▶ **Instructions for the task**: Include in the output the line containing "export DESIGN_NAME = callret_seq" and each subsequent line of the records, through the end, transcribed exactly. Add nothing else.

▶ **Input data**:
--- config.mk ---
export PLATFORM = sky130hd
export DESIGN_NAME = callret_seq
export DESIGN_NICKNAME = d
export VERILOG_FILES = /design/src/rtl/callret_pkg.sv /design/src/rtl/callret_rst_sync.sv /design/src/rtl/callret_ctrl.sv /design/src/rtl/callret_dpath.sv /design/src/rtl/callret_seq.sv
export SDC_FILE = /design/constraint.sdc
export NUM_CORES = 1
export LEC_CHECK = 0
export CAP_MARGIN = 15
export CORE_MARGIN = 3
export CORE_UTILIZATION = 39
export CTS_BUF_LIST = sky130_fd_sc_hd__clkbuf_8
export CTS_CLUSTER_DIAMETER = 150
export DETAILED_ROUTE_END_ITERATION = 8
export GPL_ROUTABILITY_DRIVEN = 0
export PLACE_DENSITY = 0.61
export SLEW_MARGIN = 20
export SYNTH_ARGS = -nofsm -noshare
export SYNTH_HDL_FRONTEND = slang
export SYNTH_SLANG_ARGS = --single-unit
--- constraint.sdc ---
create_clock -name clk -period 2.21 [get_ports clk]
set_input_delay 0.442 -clock clk [delete_from_list [all_inputs] [get_ports clk]]
set_output_delay 0.442 -clock clk [all_outputs]
set_load 0.02 [all_outputs]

▶ **Written solution**:
export DESIGN_NAME = callret_seq
export DESIGN_NICKNAME = d
export VERILOG_FILES = /design/src/rtl/callret_pkg.sv /design/src/rtl/callret_rst_sync.sv /design/src/rtl/callret_ctrl.sv /design/src/rtl/callret_dpath.sv /design/src/rtl/callret_seq.sv
export SDC_FILE = /design/constraint.sdc
export NUM_CORES = 1
export LEC_CHECK = 0
export CAP_MARGIN = 15
export CORE_MARGIN = 3
export CORE_UTILIZATION = 39
export CTS_BUF_LIST = sky130_fd_sc_hd__clkbuf_8
export CTS_CLUSTER_DIAMETER = 150
export DETAILED_ROUTE_END_ITERATION = 8
export GPL_ROUTABILITY_DRIVEN = 0
export PLACE_DENSITY = 0.61
export SLEW_MARGIN = 20
export SYNTH_ARGS = -nofsm -noshare
export SYNTH_HDL_FRONTEND = slang
export SYNTH_SLANG_ARGS = --single-unit
--- constraint.sdc ---
create_clock -name clk -period 2.21 [get_ports clk]
set_input_delay 0.442 -clock clk [delete_from_list [all_inputs] [get_ports clk]]
set_output_delay 0.442 -clock clk [all_outputs]
set_load 0.02 [all_outputs]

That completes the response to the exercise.